When the Royal Commission into Aged Care Quality and Safety’s Interim Report was released last October, Aged Care Minister Richard Colbeck’s claim that he was “shocked” by the report was troubling, to say the least.
The Interim Report, titled Neglect, was both candid and scathing in its assessment of the Australian aged care sector, but all of the issues raised within the report’s findings have been well documented over the years and are common knowledge to industry insiders.
Research from the Dieticians Association of Australia contained within the Interim Report estimated that somewhere between 22-50% of people living in residential aged care are malnourished.
But when questioned by NSW Senator Kristina Keneally during yesterday’s Senate Question Time, it seemed Minister Colbeck was unaware of this alarming statistic.
“I haven’t had that particular statistic put forward to me specifically,” said Mr. Colbeck, “I don’t believe if that is the case, I don’t believe if that’s the case.”
Mr. Colbeck’s bumbling and uninformed response is merely one of a long list of red flags by the Morrison Government who, from a public perspective, seems uninterested in improving the state of the aged care industry.
Shadow Minister for Ageing and Seniors, Julie Collins MP, shared her concerns regarding the Morrison Government and Minister Colbeck with HelloCare earlier today.
“How can anyone have any faith in the Minister’s ability to respond to the Royal Commission’s final recommendations when it seems he hasn’t even read the interim report? This statistic was shocking and should have been pretty memorable,” said Ms Collins.
“It does not reflect well on the Minister or the Government that he is not aware, or doesn’t believe, the shockingly high rates of malnutrition in aged care.”
The announcement of the Royal Commission into Aged Care Quality and Safety in late 2018 was a relief to many Australian families and industry insiders who were aware of the poor state of aged care in this country.

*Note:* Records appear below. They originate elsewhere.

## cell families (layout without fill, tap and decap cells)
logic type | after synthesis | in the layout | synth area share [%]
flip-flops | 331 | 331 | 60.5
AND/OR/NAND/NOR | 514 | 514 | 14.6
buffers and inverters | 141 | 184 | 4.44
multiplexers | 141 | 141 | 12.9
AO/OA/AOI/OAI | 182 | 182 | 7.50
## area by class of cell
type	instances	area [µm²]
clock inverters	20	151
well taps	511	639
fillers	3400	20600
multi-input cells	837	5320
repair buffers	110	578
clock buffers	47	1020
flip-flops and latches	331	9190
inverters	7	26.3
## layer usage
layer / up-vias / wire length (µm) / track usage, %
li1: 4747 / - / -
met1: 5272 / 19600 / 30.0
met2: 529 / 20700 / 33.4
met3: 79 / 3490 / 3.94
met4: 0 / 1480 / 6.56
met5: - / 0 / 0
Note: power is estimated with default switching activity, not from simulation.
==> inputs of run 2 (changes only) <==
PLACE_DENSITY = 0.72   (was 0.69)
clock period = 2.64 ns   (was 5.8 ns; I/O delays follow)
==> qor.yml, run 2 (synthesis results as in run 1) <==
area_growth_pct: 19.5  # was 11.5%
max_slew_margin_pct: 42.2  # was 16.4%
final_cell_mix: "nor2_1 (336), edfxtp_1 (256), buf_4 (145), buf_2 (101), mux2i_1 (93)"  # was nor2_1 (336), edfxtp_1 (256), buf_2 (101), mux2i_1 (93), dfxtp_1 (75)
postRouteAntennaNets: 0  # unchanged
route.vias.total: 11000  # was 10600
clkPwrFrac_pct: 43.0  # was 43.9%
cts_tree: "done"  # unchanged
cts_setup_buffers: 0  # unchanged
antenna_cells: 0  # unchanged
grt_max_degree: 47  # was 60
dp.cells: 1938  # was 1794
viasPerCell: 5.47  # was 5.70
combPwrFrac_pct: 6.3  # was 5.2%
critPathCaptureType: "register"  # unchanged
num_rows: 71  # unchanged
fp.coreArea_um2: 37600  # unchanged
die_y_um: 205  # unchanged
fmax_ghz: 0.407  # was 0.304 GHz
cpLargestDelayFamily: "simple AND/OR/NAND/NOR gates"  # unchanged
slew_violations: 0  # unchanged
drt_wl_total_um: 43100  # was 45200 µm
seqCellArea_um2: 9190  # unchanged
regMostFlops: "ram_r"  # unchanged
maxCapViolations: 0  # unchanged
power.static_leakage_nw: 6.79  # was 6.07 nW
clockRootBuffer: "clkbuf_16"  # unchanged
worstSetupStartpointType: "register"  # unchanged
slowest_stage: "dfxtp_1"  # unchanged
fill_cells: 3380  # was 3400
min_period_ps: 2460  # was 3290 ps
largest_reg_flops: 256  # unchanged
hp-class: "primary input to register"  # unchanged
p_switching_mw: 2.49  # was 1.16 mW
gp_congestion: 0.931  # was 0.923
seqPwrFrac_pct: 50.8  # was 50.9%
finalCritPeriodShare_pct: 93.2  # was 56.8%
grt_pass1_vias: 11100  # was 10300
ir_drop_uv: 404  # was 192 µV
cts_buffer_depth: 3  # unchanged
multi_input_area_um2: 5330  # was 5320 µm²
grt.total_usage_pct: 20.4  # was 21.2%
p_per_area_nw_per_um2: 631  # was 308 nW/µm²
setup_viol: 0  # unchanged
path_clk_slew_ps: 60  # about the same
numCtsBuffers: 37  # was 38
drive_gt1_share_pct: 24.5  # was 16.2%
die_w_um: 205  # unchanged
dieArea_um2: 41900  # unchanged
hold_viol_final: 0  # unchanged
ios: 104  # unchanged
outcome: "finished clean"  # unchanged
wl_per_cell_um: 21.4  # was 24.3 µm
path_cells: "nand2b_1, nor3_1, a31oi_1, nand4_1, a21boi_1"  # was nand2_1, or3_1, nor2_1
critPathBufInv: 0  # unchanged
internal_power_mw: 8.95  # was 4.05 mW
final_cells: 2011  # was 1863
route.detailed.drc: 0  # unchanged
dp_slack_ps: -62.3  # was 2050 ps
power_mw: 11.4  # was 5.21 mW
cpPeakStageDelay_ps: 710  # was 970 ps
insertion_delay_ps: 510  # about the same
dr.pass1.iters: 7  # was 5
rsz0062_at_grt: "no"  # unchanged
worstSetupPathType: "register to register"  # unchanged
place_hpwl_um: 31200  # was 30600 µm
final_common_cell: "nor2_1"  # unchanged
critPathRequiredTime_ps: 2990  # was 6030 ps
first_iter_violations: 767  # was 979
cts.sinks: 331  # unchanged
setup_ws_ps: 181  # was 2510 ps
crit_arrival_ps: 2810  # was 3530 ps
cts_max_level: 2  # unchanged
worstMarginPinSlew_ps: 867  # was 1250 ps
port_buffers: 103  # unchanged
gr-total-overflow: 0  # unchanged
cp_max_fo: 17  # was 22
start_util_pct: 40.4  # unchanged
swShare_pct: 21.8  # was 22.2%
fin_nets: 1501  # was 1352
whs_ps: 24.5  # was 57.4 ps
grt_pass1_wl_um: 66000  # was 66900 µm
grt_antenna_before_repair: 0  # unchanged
## src/shared/pio_map.svh

```systemverilog
// Register offsets, field positions and timing counts of the parcel I/O channel.
`ifndef PIO_MAP_SVH
`define PIO_MAP_SVH

// -----------------------------------------------------------------------------
// Register map
// -----------------------------------------------------------------------------
`define PIO_AW            24
`define PIO_OFS_CTRL      8'h00
`define PIO_OFS_LIMIT     8'h04
`define PIO_OFS_CURR      8'h08
`define PIO_OFS_STAT      8'h0c
`define PIO_CTRL_DIR      0
`define PIO_CTRL_VAR      1
`define PIO_CTRL_RMODE    3
`define PIO_CTRL_MCLR     8
`define PIO_STAT_ACTIVE   0
`define PIO_STAT_INT      1
`define PIO_STAT_ERR      2
`define PIO_STAT_PFAULT   3
`define PIO_STAT_HELD     4

// -----------------------------------------------------------------------------
// Timing
// -----------------------------------------------------------------------------
`define PIO_CLK_NS        8
`define PIO_PULSE_NS      50
`define PIO_PERIOD_NS     100
`define PIO_SAMPLE_NS     90
`define PIO_PULSE_CYC     ((`PIO_PULSE_NS + `PIO_CLK_NS - 1) / `PIO_CLK_NS)
`define PIO_PERIOD_CYC    ((`PIO_PERIOD_NS + `PIO_CLK_NS - 1) / `PIO_CLK_NS)
`define PIO_SAMPLE_CYC    ((`PIO_SAMPLE_NS + `PIO_CLK_NS - 1) / `PIO_CLK_NS)

`endif

```

## src/shared/pio_pkg.sv

```systemverilog
// Types shared by the parcel I/O channel design.
`include "pio_map.svh"

package pio_pkg;

	typedef enum logic [2:0] {
		ST_IDLE = 3'b001,
		ST_MEM  = 3'b010,
		ST_RUN  = 3'b100
	} pio_state_e;

	typedef enum logic [1:0] {
		V_ASYNC = 2'h0,
		V_HS    = 2'h1,
		V_SYNC  = 2'h2
	} pio_var_e;

	typedef enum logic [1:0] {
		K_RES = 2'h0,
		K_RDY = 2'h1,
		K_DIS = 2'h2
	} pio_kind_e;

	typedef struct packed {
		logic [15:0] data;
		logic [3:0]  par;
	} pio_parcel_s;

	typedef struct packed {
		logic                  req;
		logic                  we;
		logic [`PIO_AW-1:0]    addr;
		logic [63:0]           wdata;
	} pio_mem_req_s;

	typedef struct packed {
		pio_state_e            st;
		logic                  dir;
		pio_var_e              vsel;
		logic [1:0]            rmode;
		logic                  active;
		logic                  intf;
		logic                  errf;
		logic                  pfault;
		logic                  held;
		logic                  got_first;
		logic                  fin;
		logic                  ack_seen;
		logic                  kick;
		logic                  last;
		logic [1:0]            idx;
		logic [`PIO_AW-1:0]    ca;
		logic [`PIO_AW-1:0]    cl;
		logic [63:0]           word;
		logic [15:0]           odata;
		pio_kind_e             kind;
		logic [2:0]            left;
		logic [4:0]            pcnt;
		logic [4:0]            tcnt;
		logic [4:0]            mcnt;
		logic [31:0]           prdata;
		pio_mem_req_s          mem;
	} pio_state_s;

endpackage : pio_pkg

```

## src/hw/pio_channel_dma.sv

```systemverilog
// Parcel I/O channel: 64-bit memory words moved as four 16-bit parcels.
//
// Overview of operation
// - Async and fast async parity fault sets at once, becomes error when transfer ends.
// - Synchronous parity fault stores every later parcel of the transfer as zeros.
// - Synchronous parity fault raises no interrupt; sets error when transfer ends.
// - Async Ready while inactive: error, interrupt, or held until activation, then Resume.
// - Async Ready during word write or at limit: error, interrupt, no Resume, discard.
// - Fast async Ready during memory write: four Resumes, no sample, error, interrupt.
// - Fast async Ready inactive or at limit: no Resume, no sample, error, interrupt.
// - Synchronous unexpected Ready: error, interrupt, transfer stopped, no Resume.
// - Limit pointer loaded first; writing current pointer activates the channel.
// - Output fetches word, increments pointer, ends after last parcel at limit.
// - Output Resume while inactive sets interrupt, no response on the link.
// - Async input: Resume per parcel; fourth Resume after word write and increment.
// - Async input at limit after write interrupts; stray Disconnect ignored.
// - Four odd parity bits per parcel, one per nibble, checked by receiver.
// - One Ready per parcel, first parcel only on synchronous input; its leading edge times the parcel sample.
// - Output parcels upper first, each Ready a fixed-width pulse.
// - Async output after fourth Resume: fetch next word or Disconnect, interrupt, deactivate.
// - Master clear line driven by programmed clear or global clear event.
// - Async and fast async Disconnect mid-word stores received parcels, missing low parcels as zeros.
// - Input channel deactivates whenever its interrupt flag sets.
`include "pio_map.svh"

module pio_channel_dma (
	// Clock and reset
	input  wire logic                  pclk,
	input  wire logic                  presetn,
	// APB slave
	input  wire logic [7:0]            paddr,
	input  wire logic                  psel,
	input  wire logic                  penable,
	input  wire logic                  pwrite,
	input  wire logic [31:0]           pwdata,
	output logic      [31:0]           prdata,
	output logic                       pready,
	output logic                       pslverr,
	// Memory port
	output pio_pkg::pio_mem_req_s      mem_req,
	input  wire logic                  mem_ack,
	input  wire logic [63:0]           mem_rdata,
	// Input link
	input  wire pio_pkg::pio_parcel_s  rx_parcel,
	input  wire logic                  rx_ready,
	input  wire logic                  rx_disconnect,
	output logic                       rx_resume,
	// Output link
	output pio_pkg::pio_parcel_s       tx_parcel,
	output logic                       tx_ready,
	output logic                       tx_disconnect,
	input  wire logic                  tx_resume,
	// Channel control
	input  wire logic                  clear_io,
	output logic                       master_clear,
	output logic                       chan_int,
	output logic                       chan_active
);

	pio_pkg::pio_state_s  st_reg;
	pio_pkg::pio_state_s  st_next;
	pio_pkg::pio_parcel_s rx_s;
	logic [22:0]          s_lvl;
	logic [22:0]          s_rise;
	logic [3:0]           rx_bad;
	logic [3:0]           tx_par;
	logic [`PIO_AW-1:0]   ca_inc;
	logic                 ev_rdy;
	logic                 ev_dis;
	logic                 ev_res;
	logic                 p_high;
	logic                 busy;
	logic                 at_lim;
	logic                 hit;
	logic                 take;
	logic                 end_x;
	logic                 act_go;
	logic [15:0]          pdat;

	// -------------------------------------------------------------------------
	// Link synchronisation
	// -------------------------------------------------------------------------
	// edge detection
	pio_sync3 #(
		.W(23)
	) u_sync (
		.pclk    (pclk),
		.presetn (presetn),
		.pins    ({rx_ready, rx_disconnect, tx_resume, rx_parcel}),
		.level   (s_lvl),
		.rise    (s_rise)
	);

	assign ev_rdy = s_rise[22];
	assign ev_dis = s_rise[21];
	assign ev_res = s_rise[20];
	assign rx_s   = s_lvl[19:0];

	genvar g;
	generate
		for (g = 0; g < 4; g++) begin : g_par
			assign rx_bad[g] = ~^{rx_s.par[g], rx_s.data[4*g+3:4*g]};
			assign tx_par[g] = ~^st_reg.odata[4*g+3:4*g];
		end
	endgenerate

	// -------------------------------------------------------------------------
	// Helpers
	// -------------------------------------------------------------------------
	// Parcel 0 sits in the top sixteen bits of the word.
	function automatic logic [6:0] f_sh(input logic [1:0] i);
		return 7'd48 - {1'b0, i, 4'h0};
	endfunction : f_sh

	function automatic pio_pkg::pio_state_s f_pulse(input pio_pkg::pio_state_s s,
			input pio_pkg::pio_kind_e k, input logic [2:0] cnt);
		s.kind = k;
		s.left = cnt;
		s.pcnt = 5'h0;
		return s;
	endfunction : f_pulse

	assign busy   = st_reg.left != 3'h0;
	assign p_high = busy && (st_reg.pcnt < 5'(`PIO_PULSE_CYC));
	assign at_lim = st_reg.ca == st_reg.cl;
	assign ca_inc = st_reg.ca + `PIO_AW'(1);
	assign hit    = (paddr == `PIO_OFS_CTRL) || (paddr == `PIO_OFS_LIMIT) ||
	                (paddr == `PIO_OFS_CURR) || (paddr == `PIO_OFS_STAT);
	assign pdat   = (st_reg.vsel == pio_pkg::V_SYNC && st_reg.pfault) ? 16'h0 : rx_s.data;

	// -------------------------------------------------------------------------
	// Next state
	// -------------------------------------------------------------------------
	always_comb begin
		st_next = st_reg;
		take    = 1'b0;
		end_x   = 1'b0;
		act_go  = 1'b0;

		// Pulse engine: fixed width, fixed spacing between pulses of a burst.
		if (busy) begin
			if (st_reg.pcnt == 5'(`PIO_PERIOD_CYC - 1)) begin
				st_next.pcnt = 5'h0;
				st_next.left = st_reg.left - 3'h1;
				if (st_reg.kind == pio_pkg::K_RDY && st_reg.left > 3'h1) begin
					st_next.idx   = st_reg.idx + 2'h1;
					st_next.odata = 16'(st_reg.word >> f_sh(st_reg.idx + 2'h1));
				end
			end else begin
				st_next.pcnt = st_reg.pcnt + 5'h1;
			end
		end
		if (st_reg.tcnt != 5'h0) begin
			st_next.tcnt = st_reg.tcnt - 5'h1;
		end
		if (st_reg.mcnt != 5'h0) begin
			st_next.mcnt = st_reg.mcnt - 5'h1;
		end

		// APB: read data is captured in the setup phase, writes act in access.
		if (psel && !penable) begin
			unique case (paddr)
				`PIO_OFS_CTRL:  st_next.prdata = {27'h0, st_reg.rmode, st_reg.vsel,
				                                  st_reg.dir};
				`PIO_OFS_LIMIT: st_next.prdata = 32'(st_reg.cl);
				`PIO_OFS_CURR:  st_next.prdata = 32'(st_reg.ca);
				`PIO_OFS_STAT:  st_next.prdata = {27'h0, st_reg.held, st_reg.pfault,
				                                  st_reg.errf, st_reg.intf, st_reg.active};
				default:        st_next.prdata = 32'h0;
			endcase
		end
		if (psel && penable && pwrite) begin
			unique case (paddr)
				`PIO_OFS_CTRL: begin
					st_next.dir   = pwdata[`PIO_CTRL_DIR];
					st_next.vsel  = pio_pkg::pio_var_e'(pwdata[`PIO_CTRL_VAR+1:`PIO_CTRL_VAR]);
					st_next.rmode = pwdata[`PIO_CTRL_RMODE+1:`PIO_CTRL_RMODE];
					if (pwdata[`PIO_CTRL_MCLR]) begin
						st_next.mcnt = 5'(`PIO_PULSE_CYC);
					end
				end
				`PIO_OFS_LIMIT: st_next.cl = pwdata[`PIO_AW-1:0];
				`PIO_OFS_CURR: begin
					st_next.ca = pwdata[`PIO_AW-1:0];
					act_go     = 1'b1;
				end
				`PIO_OFS_STAT: begin
					if (pwdata[`PIO_STAT_INT]) begin
						st_next.intf = 1'b0;
						st_next.errf = 1'b0;
					end
				end
				default: ;
			endcase
		end

		if (act_go) begin
			st_next.active    = 1'b1;
			st_next.idx       = 2'h0;
			st_next.word      = 64'h0;
			st_next.got_first = 1'b0;
			st_next.fin       = 1'b0;
			st_next.ack_seen  = 1'b0;
			st_next.pfault    = 1'b0;
			if (st_next.dir) begin
				st_next.st  = pio_pkg::ST_MEM;
				st_next.mem = '{req: 1'b1, we: 1'b0, addr: pwdata[`PIO_AW-1:0], wdata: 64'h0};
			end else begin
				st_next.st = pio_pkg::ST_RUN;
				if (st_next.vsel == pio_pkg::V_HS) begin
					st_next = f_pulse(st_next, pio_pkg::K_RES, 3'h4);
				end else if (st_next.vsel == pio_pkg::V_SYNC) begin
					st_next = f_pulse(st_next, pio_pkg::K_RES, 3'h1);
				end else if (st_reg.held) begin
					// The held parcel is still on the lines, so it becomes parcel 0.
					st_next        = f_pulse(st_next, pio_pkg::K_RES, 3'h1);
					st_next.held   = 1'b0;
					st_next.word   = 64'(rx_s.data) << f_sh(2'h0);
					st_next.idx    = 2'h1;
					st_next.pfault = rx_bad != 4'h0;
				end
			end
		end

		if (!st_reg.dir) begin
			// ---------------- Input channel ----------------
			if (ev_rdy) begin
				if (!st_reg.active) begin
					if (st_reg.vsel != pio_pkg::V_ASYNC || st_reg.rmode == 2'h0) begin
						st_next.errf = 1'b1;
						st_next.intf = 1'b1;
					end else if (st_reg.rmode == 2'h1) begin
						st_next.intf = 1'b1;
					end else begin
						st_next.held = 1'b1;
					end
				end else if (st_reg.vsel == pio_pkg::V_SYNC) begin
					if (at_lim || st_reg.got_first || st_reg.st != pio_pkg::ST_RUN) begin
						st_next.errf   = 1'b1;
						st_next.intf   = 1'b1;
						st_next.active = 1'b0;
						st_next.tcnt   = 5'h0;
					end else begin
						take = 1'b1;
					end
				end else if (st_reg.st == pio_pkg::ST_MEM || at_lim) begin
					st_next.errf   = 1'b1;
					st_next.intf   = 1'b1;
					st_next.active = 1'b0;
					if (st_reg.vsel == pio_pkg::V_HS && st_reg.st == pio_pkg::ST_MEM) begin
						st_next = f_pulse(st_next, pio_pkg::K_RES, 3'h4);
					end
				end else begin
					take = 1'b1;
				end
			end
			if (st_reg.vsel == pio_pkg::V_SYNC && st_reg.tcnt == 5'h1 && st_reg.active &&
			    st_reg.st == pio_pkg::ST_RUN) begin
				take = 1'b1;
			end

			if (take) begin
				st_next.word = st_reg.word | (64'(pdat) << f_sh(st_reg.idx));
				if (rx_bad != 4'h0) begin
					st_next.pfault = 1'b1;
				end
				if (st_reg.vsel == pio_pkg::V_SYNC) begin
					st_next.got_first = 1'b1;
				end
				if (st_reg.idx == 2'h3) begin
					st_next.idx = 2'h0;
					st_next.st  = pio_pkg::ST_MEM;
					st_next.mem = '{req: 1'b1, we: 1'b1, addr: st_reg.ca, wdata: st_next.word};
				end else begin
					st_next.idx = st_reg.idx + 2'h1;
					if (st_reg.vsel == pio_pkg::V_ASYNC) begin
						st_next = f_pulse(st_next, pio_pkg::K_RES, 3'h1);
					end else if (st_reg.vsel == pio_pkg::V_SYNC) begin
						st_next      = f_pulse(st_next, pio_pkg::K_RES, 3'h1);
						st_next.tcnt = 5'(`PIO_SAMPLE_CYC);
					end
				end
			end

			if (ev_dis && st_reg.active &&
			    ((st_reg.vsel == pio_pkg::V_ASYNC && !at_lim) || st_reg.vsel == pio_pkg::V_HS ||
			     (st_reg.vsel == pio_pkg::V_SYNC && at_lim))) begin
				if (st_reg.st == pio_pkg::ST_MEM) begin
					st_next.fin = 1'b1;
				end else if (st_reg.idx != 2'h0) begin
					st_next.fin = 1'b1;
					st_next.st  = pio_pkg::ST_MEM;
					st_next.mem = '{req: 1'b1, we: 1'b1, addr: st_reg.ca, wdata: st_reg.word};
				end else begin
					end_x = 1'b1;
				end
			end

			if (st_reg.st == pio_pkg::ST_MEM && mem_ack) begin
				st_next.mem.req = 1'b0;
				st_next.ca      = ca_inc;
				st_next.word    = 64'h0;
				st_next.st      = pio_pkg::ST_RUN;
				if (st_reg.fin || st_next.fin) begin
					end_x = 1'b1;
				end else if (st_next.active) begin
					unique case (st_reg.vsel)
						pio_pkg::V_ASYNC: begin
							st_next = f_pulse(st_next, pio_pkg::K_RES, 3'h1);
							if (ca_inc == st_reg.cl) begin
								end_x = 1'b1;
							end
						end
						pio_pkg::V_HS: begin
							if (ca_inc != st_reg.cl) begin
								st_next = f_pulse(st_next, pio_pkg::K_RES, 3'h4);
							end
						end
						default: begin
							if (ca_inc != st_reg.cl) begin
								st_next      = f_pulse(st_next, pio_pkg::K_RES, 3'h1);
								st_next.tcnt = 5'(`PIO_SAMPLE_CYC);
							end
						end
					endcase
				end
			end
		end else begin
			// ---------------- Output channel ----------------
			if (ev_res) begin
				if (!st_reg.active) begin
					st_next.intf = 1'b1;
				end else if (st_reg.st == pio_pkg::ST_RUN) begin
					st_next.ack_seen = 1'b1;
				end
			end
			if (st_reg.st == pio_pkg::ST_RUN && !busy) begin
				if (st_reg.kick) begin
					st_next.kick  = 1'b0;
					st_next.odata = 16'(st_reg.word >> f_sh(2'h0));
					st_next = f_pulse(st_next, pio_pkg::K_RDY,
					                  (st_reg.vsel == pio_pkg::V_ASYNC) ? 3'h1 : 3'h4);
				end else if (st_reg.ack_seen) begin
					st_next.ack_seen = 1'b0;
					if (st_reg.vsel == pio_pkg::V_ASYNC && st_reg.idx != 2'h3) begin
						st_next.idx   = st_reg.idx + 2'h1;
						st_next.odata = 16'(st_reg.word >> f_sh(st_reg.idx + 2'h1));
						st_next       = f_pulse(st_next, pio_pkg::K_RDY, 3'h1);
					end else if (!at_lim) begin
						st_next.st  = pio_pkg::ST_MEM;
						st_next.mem = '{req: 1'b1, we: 1'b0, addr: st_reg.ca, wdata: 64'h0};
					end else begin
						if (st_reg.vsel == pio_pkg::V_ASYNC) begin
							st_next = f_pulse(st_next, pio_pkg::K_DIS, 3'h1);
						end
						end_x = 1'b1;
					end
				end
			end
			if (st_reg.st == pio_pkg::ST_MEM && mem_ack) begin
				st_next.mem.req  = 1'b0;
				st_next.word     = mem_rdata;
				st_next.ca       = ca_inc;
				st_next.last     = ca_inc == st_reg.cl;
				st_next.idx      = 2'h0;
				st_next.kick     = 1'b1;
				st_next.ack_seen = 1'b0;
				st_next.st       = st_reg.active ? pio_pkg::ST_RUN : pio_pkg::ST_IDLE;
			end
		end

		if (end_x) begin
			st_next.intf   = 1'b1;
			st_next.active = 1'b0;
			st_next.errf   = st_next.errf | st_next.pfault;
			st_next.pfault = 1'b0;
		end
		if (!st_next.active && st_next.st == pio_pkg::ST_RUN) begin
			st_next.st = pio_pkg::ST_IDLE;
		end

		// A global clear abandons any memory request in flight.
		if (clear_io) begin
			st_next.st      = pio_pkg::ST_IDLE;
			st_next.active  = 1'b0;
			st_next.held    = 1'b0;
			st_next.left    = 3'h0;
			st_next.tcnt    = 5'h0;
			st_next.mem.req = 1'b0;
		end
	end

	always_ff @(posedge pclk or negedge presetn) begin
		if (!presetn) begin
			st_reg    <= '0;
			st_reg.st <= pio_pkg::ST_IDLE;
		end else begin
			st_reg <= st_next;
		end
	end

	// -------------------------------------------------------------------------
	// Outputs
	// -------------------------------------------------------------------------
	assign prdata        = st_reg.prdata;
	assign pready        = 1'b1;
	assign pslverr       = psel && penable && !hit;
	assign mem_req       = st_reg.mem;
	assign rx_resume     = p_high && st_reg.kind == pio_pkg::K_RES;
	assign tx_ready      = p_high && st_reg.kind == pio_pkg::K_RDY;
	assign tx_disconnect = p_high && (st_reg.kind == pio_pkg::K_DIS ||
	                       (st_reg.kind == pio_pkg::K_RDY && st_reg.last &&
	                        st_reg.left == 3'h1 && st_reg.vsel != pio_pkg::V_ASYNC));
	assign tx_parcel     = '{data: st_reg.odata, par: tx_par};
	assign master_clear  = (st_reg.mcnt != 5'h0) || clear_io;
	assign chan_int      = st_reg.intf;
	assign chan_active   = st_reg.active;

endmodule : pio_channel_dma

```

## src/hw/pio_sync3.sv

```systemverilog
// Three-stage pin synchroniser with leading-edge detection.
module pio_sync3 #(
	parameter int W = 1
) (
	// Clock and reset
	input  wire logic         pclk,
	input  wire logic         presetn,
	// Pin side
	input  wire logic [W-1:0] pins,
	// Synchronised side
	output logic      [W-1:0] level,
	output logic      [W-1:0] rise
);

	typedef struct packed {
		logic [W-1:0] s1;
		logic [W-1:0] s2;
		logic [W-1:0] s3;
		logic [W-1:0] lvl;
	} pio_sync_s;

	pio_sync_s    sy_reg;
	pio_sync_s    sy_next;
	logic [W-1:0] agree;

	// A change is believed only once the second and third stages agree.
	genvar i;
	generate
		for (i = 0; i < W; i++) begin : g_bit
			assign agree[i] = sy_reg.s2[i] ~^ sy_reg.s3[i];
			assign level[i] = agree[i] ? sy_reg.s3[i] : sy_reg.lvl[i];
			assign rise[i]  = level[i] & ~sy_reg.lvl[i];
		end
	endgenerate

	always_comb begin
		sy_next.s1  = pins;
		sy_next.s2  = sy_reg.s1;
		sy_next.s3  = sy_reg.s2;
		sy_next.lvl = level;
	end

	always_ff @(posedge pclk or negedge presetn) begin
		if (!presetn) begin
			sy_reg <= '0;
		end else begin
			sy_reg <= sy_next;
		end
	end

endmodule : pio_sync3

```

But the government’s inability to adequately respond, and willingness to stifle any attempt to bring more transparency to the sector have destroyed the faith of a public who hoped that the Royal Commission would be a catalyst for meaningful and positive change.
Earlier this week the federal government blocked an amendment to new laws that could have forced aged care providers to reveal how much they spend on food and staff and how much of their funding goes to parent organisations.
The government’s reasoning for voting against moves for transparency in the sector have always revolved around the notion of waiting for the Royal Commission’s final report before making any major reforms.
However, that did not stop the Government from putting the publicly-funded Aged Care Assessment system out to tender, which is nothing short of ridiculous when you consider the potential for conflict of interest it creates.
Making people who sell aged care services responsible for assessing what services an older person needs is basically like giving your bank account details to a used car salesman and asking them to pick the car for you.
A recent poll on HelloCare revealed that 91% of our audience believes that the Royal Commission will not result in any real improvements to aged care, and when you look at the incestuous swamp of familiar faces that influence decision making, it’s hard to disagree.
“It is hardly surprising the Government is not supportive of measures to improve transparency in aged care,” said Ms. Collins.
“Scott Morrison has no plan to fix the crisis in Australia’s aged care system, but he does have a plan to privatise aged care assessments. This makes no sense.”
“The Morrison Government is allergic to transparency and is loose with the truth.”
The hopes of our rapidly ageing nation hinge on the intentions of a government that is more interested in the appeasing lobbyists and corporations in the aged care industry than improving the lives of older people.
Anyone waiting for meaningful change would not be advised to hold their breath.